Document Training
Steps to train documents:
- Go to "Files" section in Content Tab.
- Click on choose File to upload single/multiple files.
- Click on "Save & Train".
Note:
- Allowed file format are .pdf, .txt, .csv.
- Maximum file size can be 20 MB.
- Maximum 20 files can be uploaded in a single training.

Advanced Pdf Parser
Advanced mode introduced for parsing pdfs containing images and complex tabular data to enhance content training capabilities. Advanced parsing is done using GPT-4O model. User can select Advanced option in the file upload modal which appears when user clicks on "Choose File" in Content Tab.

Value Delivered:
- Increased run time AI accuracy in response generation for PDF-based content
- Reduced manual effort during content training as no pre processing required for complex pdf
- Supports real-world business documents like, brochures, reports and more
Basic vs Advanced Usage Guidelines
Basic: Default Parsing option for all the pdf files. Simple pdfs which contains some images and mainly text can be easily parsed using Basic option.
Advanced: Use Advanced option only when PDF contains lots of images and nested tabular data (High training time & cost as compared to Basic)
Key Limitations:
- Parsing accuracy will be based on clarity of the image text
- Slow & Costly content extraction
- Final content extraction accuracy depends on the performance of LLM Model (Gpt-4O)
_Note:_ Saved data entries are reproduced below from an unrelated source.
This is an optimization exercise on Yosys and OpenROAD, whose aim is small area, a short achievable clock period and few clock cycles per item, not a production implementation.
Function was not checked in any run shown here: the RTL went through the layout flow alone.
Power is estimated from default activity; no workload was simulated.

## flow/design.v (module list and top-level ports; edited modules follow where they fit)
// module apbRegs: 65 lines
// module frameSequencer: 112 lines
// module chromaUpsampler: 55 lines
// module chromaFilter: 785 lines
// module colourConverter: 2941 lines
// module rgbWriter: 44 lines
// module colourTop: 98 lines
module colourTop (
	input logic CLOCK_50_I,
	input logic resetn,
	input logic [3:0] paddr,
	input logic psel,
	input logic penable,
	input logic pwrite,
	input logic [31:0] pwdata,
	output logic [31:0] prdata,
	output logic pready,
	output logic pslverr,
	output logic memRdEn,
	output colourPkg::addr_t memRdAddr,
	input colourPkg::word_t memRdData,
	output logic memWrEn,
	output colourPkg::addr_t memWrAddr,
	output colourPkg::word_t memWrData
);
  // ...
==> flow/run.sh <==
#!/bin/bash
# synth_recipe.tcl (not shown) runs the flow's synth.tcl, then flattens the netlist and writes it again
# the make line also repeats each setting of config.mk as NAME=value (left out here)
make -C /OpenROAD-flow-scripts/flow DESIGN_CONFIG=/design/flow/config.mk WORK_HOME=/design/flow/orfs CLKGATE_MAP_FILE= SYNTH_SCRIPT=/design/flow/synth_recipe.tcl finish
==> flow/config.mk <==
export PLATFORM = sky130hd
export DESIGN_NAME = colourTop
export DESIGN_NICKNAME = colourTop
export VERILOG_FILES = /design/flow/design.v
export SDC_FILE = /design/flow/constraint.sdc
export NUM_CORES = 4
export LEC_CHECK = 0
export CAP_MARGIN = 20
export CORE_MARGIN = 2
export CORE_UTILIZATION = 40
export PLACE_DENSITY = 0.6
export SETUP_SLACK_MARGIN = 4.6
export SLEW_MARGIN = 20
==> flow/constraint.sdc <==
create_clock -name core_clock -period 9.0 [get_ports {CLOCK_50_I}]
set_input_delay 1.8000 -clock core_clock [delete_from_list [all_inputs] [get_ports {CLOCK_50_I}]]
set_output_delay 1.8000 -clock core_clock [all_outputs]
set_load 0.01 [all_outputs]
==> reports/qor.yml, run 1 <==
synth_top_family_by_area: "adder cells"
largestRegisters: "ups.a x40, ups.b x40, csc.bPart x24"
end_kind: "flip-flop"
cp_common_cell: "fa_2"
avgSynthCellArea_um2: 10.7
synth_warnings: 13
dpl.hpwl_um: 44800
clock_latency_ns: 0.60
fin_area_mm2: 0.0304
rsz0062_at_grt: "yes"
outcome: "no timing/DRC/antenna violations"
grt_overflow: 0
worstHoldStart: "ups.b[0][5]$_DFFE_PN_"
final_nets: 3122
hold_end: "ups.a[0][5]$_DFFE_PN_"
dr.pass1.iters: 5
wl_per_cell_um: 17.4
yosys-top-cells-area: "edfxtp_1, dfxtp_1, fa_1"
clkSinkCount: 400
crit_slowest_cell: "fa_2"
cts_tree: "built"
place.gp.congestion: 0.852
wl_met1_um: 27700
drc: 0
drive_gt1_frac: 0.136
ant_nets: 0
dpl_cell_area_mm2: 0.0276
p_sw_frac: 0.423
final_max_slew_viol_count: 0
multi_input_area_share: 0.490
ys_ff_latch: 400
layout_common_cells: "inv_1, ha_1, dfxtp_1"
seq_cell_count: 400
==> run 2: changes to the inputs <==
--- a/flow/config.mk
+++ b/flow/config.mk
@@ -9,5 +9,5 @@
 export CORE_MARGIN = 2
-export CORE_UTILIZATION = 40
-export PLACE_DENSITY = 0.6
-export SETUP_SLACK_MARGIN = 4.6
+export CORE_UTILIZATION = 60
+export PLACE_DENSITY = 0.75
+export SETUP_SLACK_MARGIN = 4.2
 export SLEW_MARGIN = 20
==> run 2 against run 1 <==
- still clean on timing, DRC and antenna
- total power down 1.3%
- register-to-register slack worse by 0.09 ns
- clock-buffer cell count up 1
- non-clock buffer count down 48
- final cell count down 11%
- critical endpoint unchanged
- final area down 3.8%
- clock power about the same
==> reports/qor.yml, run 2 <==
die_w_um: 211
worst_ep_required_time_ns: 9.45
grt_overflow: 0  # unchanged
path_class: "reg2reg"
cp_common_cell: "fa_1"
wl_per_cell_um: 18.4  # +5.8%
viasPerCell: 5.50
cts_tree: "built"
fin_tns_setup_ns: 0
outcome: "no timing/DRC/antenna violations"
hold_ws_ns: 0.396
final_max_slew_viol_count: 0  # unchanged
rows: 75
leakage_nw: 13.3
syn_area_mm2: 0.0258
synthArstFlopShare: 0.0525
grt_max_degree: 84
worstHoldStart: "seq.wrValid$_DFFE_PN0P_"
area_delta_synth_final_pct: 13.2
cp_cell_sequence: "buf_6 > mux2i_1 > o21ai_1 > ha_2 > inv_2 > fa_2 > nor2b_1 > o21a_1 > o21a_1 > o21ai_1 > nand2b_1 > a21oi_2 > o21ba_4 > xor2_2 > fa_1 > inv_1 > fa_2 > fa_1 > inv_1 > fa_1"
cap_violations: 0
clk_pin_slew_ns: 0.06
yosysTopAreaCell: "edfxtp_1"
crit_slowest_cell: "fa_2"
synth_edf_count: 154
cts_buffer_depth: 3
clock_latency_ns: 0.58  # -0.02 ns
critPathMaxFanout: 4
total_power_mw: 11.8
synth_most_common_cell: "inv_1"
dpl.hpwl_um: 42900  # -4.2%
dr.pass1.iters: 5  # unchanged
clkSinkCount: 400  # unchanged
cts-buffers-inserted: 43
post-route-util: 0.692
dr.first_iter.drc_count: 1011
power_density_mw_per_mm2: 406
port_buffers: 87
yosysTopAreaCellShare: 0.179
ant_nets: 0  # unchanged
n_fill_cell: 3078
hold_path_depth: 0
drc: 0  # unchanged
io_pins: 145
antenna_found_initial: 0
avgSynthCellArea_um2: 10.7  # unchanged
relSlewSlack: 0.348
layout_min_cycle_time_ns: 4.79
start_kind: "flip-flop"
ys_seq_area_frac: 0.374
ys_ff_latch: 400  # unchanged
yosysUniqueCellTypes: 92
core_area_mm2: 0.0422
dpl_cell_area_mm2: 0.0271  # -1.7%
fin_area_mm2: 0.0292  # -3.8%
rsz0062_at_grt: "yes"
place.gp.congestion: 0.898  # +5.4%
end_kind: "flip-flop"
yosys-top-cells-area: "edfxtp_1, dfxtp_1, fa_1"
die_h_um: 211
synth_warnings: 13  # unchanged
setup_viol: 0
drive_gt1_frac: 0.0920  # -0.0437
final_nets: 3070  # -1.7%
tightest_slew_ns: 0.977
finalHoldViolations: 0
diodes: 0
wl_um: 57300
grt_pass1_vias: 17700
layout_common_cells: "inv_1, ha_1, dfxtp_1"
via_count: 17100
period_share: 0.533
dieArea_mm2: 0.0447
htree_levels: 2
r2r-end: "ups.filt.rowA[8]$_DFF_P_"
timing.fmax_mhz: 209
grt_pass1_wl_um: 91600
vdd_drop_max_uv: 377
gr-usage-all-layers: 0.263
arrival_ns: 5.24
largestRegisters: "ups.a x40, ups.b x40, csc.bPart x24"
initial_utilization: 0.611
hold_end: "writer.memWrEn$_DFF_PN0_"
crit_path_start: "seq.rxOdd$_DFFE_PP_"
r2r-start: "seq.rxOdd$_DFFE_PP_"
synth_common_cells: "inv_1, ha_1, dfxtp_1"
ys.flop_type: "dfxtp_1"
cpPeakStageDelay_ns: 0.55
ctsRootBufferMaster: "clkbuf_16"
reg2reg_setup_slack_ns: 4.21
netlist_instances: 2411
layout_commonest_cell: "inv_1"
clock_skew_ns: 0.0281
r2r_cells: 20
hold_class: "reg2reg"
[run 2: cell types whose count changed in the layout (fill, tap and decap cells not counted), sizes merged]
cell and delta:
clkbuf +1, clkinvlp -7, inv +9, buf -48
bufinv -1, clkinv -10
[run 2: worst max-delay path, delay by kind of cell (launching register included)]
family          cells  cell delay (ns)
simple gates        2             0.28
flops               1             0.39
xor+xnor            1             0.18
buf+inv             4             0.34
compound gates      6             0.90
fa+ha+maj           6             2.48
mux                 1             0.11
[run 2: layout make-up]
class	count	area, um^2	area share
Clock buffer	63	1360	0.0465
Timing Repair Buffer	131	1240	0.0425
Sequential cell	400	9670	0.331
Tap cell	539	674	0.0231
Clock inverter	17	179	0.00613
Multi-Input combinational cell	1573	14600	0.500
Inverter	391	1490	0.0509
[run 2: kinds of logic (layout without fill, tap and decap cells)]
group	count (synthesis)	count (layout)	share of synthesized area
AO/OA/AOI/OAI	364	364	0.0927
XOR/XNOR	161	161	0.0546
adder cells (fa/ha/maj)	476	476	0.288
buffers and inverters	462	602	0.0718
flip-flops	400	400	0.374
multiplexers	65	65	0.0269
other	2	26	0.000291
AND/OR/NAND/NOR	481	481	0.0912
[run 2: power breakdown]
| part | switching (mW) | total (mW) | internal (mW) |
|---|---|---|---|
| Sequential | 0.338 | 2.99 | 2.65 |
| Clock | 0.759 | 1.88 | 1.12 |
| Combinational | 3.96 | 6.98 | 3.02 |
| Total | 5.06 | 11.8 | 6.79 |
[run 2: what timing repair did]
item,4_1_cts,5_1_grt
cloned,0,0
setup endpoints to repair,64,61
setup buffers,17,17
resized for setup,27,49
pin swaps,5,30
hold buffers,0,0
[run 2: routing by layer]
layer / vias to the layer above / global-route usage / share of wire / wire length, um
met5: - / 0 / 0 / 0
met4: 0 / 0.0799 / 0.028 / 1600
met2: 455 / 0.443 / 0.48 / 27400
met1: 8361 / 0.353 / 0.44 / 25000
met3: 101 / 0.0386 / 0.059 / 3360
li1: 8224 / - / - / -
[run 2: per-stage QoR]
stage	setup WS (ns)	cells
final	4.21	3114
after global routing	4.07	3114
after CTS	4.16	3096
after detailed placement	3.56	2999
after global placement	3.66	2999
after floorplan	4.22	2435
[run 2: how the worst max path moves through the flow]
stage,endpoint,slack [ns],cells past startpoint
final,ups.filt.rowA[8]$_DFF_P_,4.21,20
after global routing,ups.filt.rowA[8]$_DFF_P_,4.07,20
after CTS,ups.filt.rowA[9]$_DFF_P_,4.16,18
after detailed placement,writer.r1[7]$_DFFE_PP_,3.56,13
after global placement,writer.r0[7]$_DFFE_PP_,3.66,13
after floorplan,ups.filt.rowA[8]$_DFF_P_,4.22,21

re-timing with driven ports:
The results above use ideal ports. As a check the final layouts listed here were re-extracted and re-timed, cells and wires unchanged.
Step 1 (the two cells are an assumption about what drives the block):
set clk [get_ports {CLOCK_50_I}]
set_driving_cell -lib_cell sky130_fd_sc_hd__clkbuf_16 $clk
set_driving_cell -lib_cell sky130_fd_sc_hd__buf_2 [delete_from_list [all_inputs] $clk]
Step 2 adds t to the input delays and takes it off the output delays; t is the mean of the earliest and latest rising clock arrival at the registers after step 1. Input paths then give back, and output paths get back, about the clock's delay inside the block.
Three values: ideal ports, drivers, drivers and shift; two values: the first two.
run | t (ns) | slack for setup (ns) | worst setup path after step 2 | latest minus earliest clock arrival (ns) | worst slew at a driven data input, ns
run 1 | 0.645 | 4.296 / 4.296 / 4.296 | register to register | 0.036 / 0.035 | 0.07
run 2 | 0.618 | 4.206 / 4.206 / 4.206 | register to register | 0.028 / 0.028 | 0.04
After both steps setup and hold are still met in every run listed.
- Extraction is subjected to Azure content moderation policy - if it detects certain words in the content then it can get blocked
- Model may not perform optimally when handling images with text of non-Latin alphabets, such as Japanese or Korea
- The model may misinterpret rotated or upside-down text and images
- Not suggested for medical use cases like interpreting CT scan images
Updated 4 days ago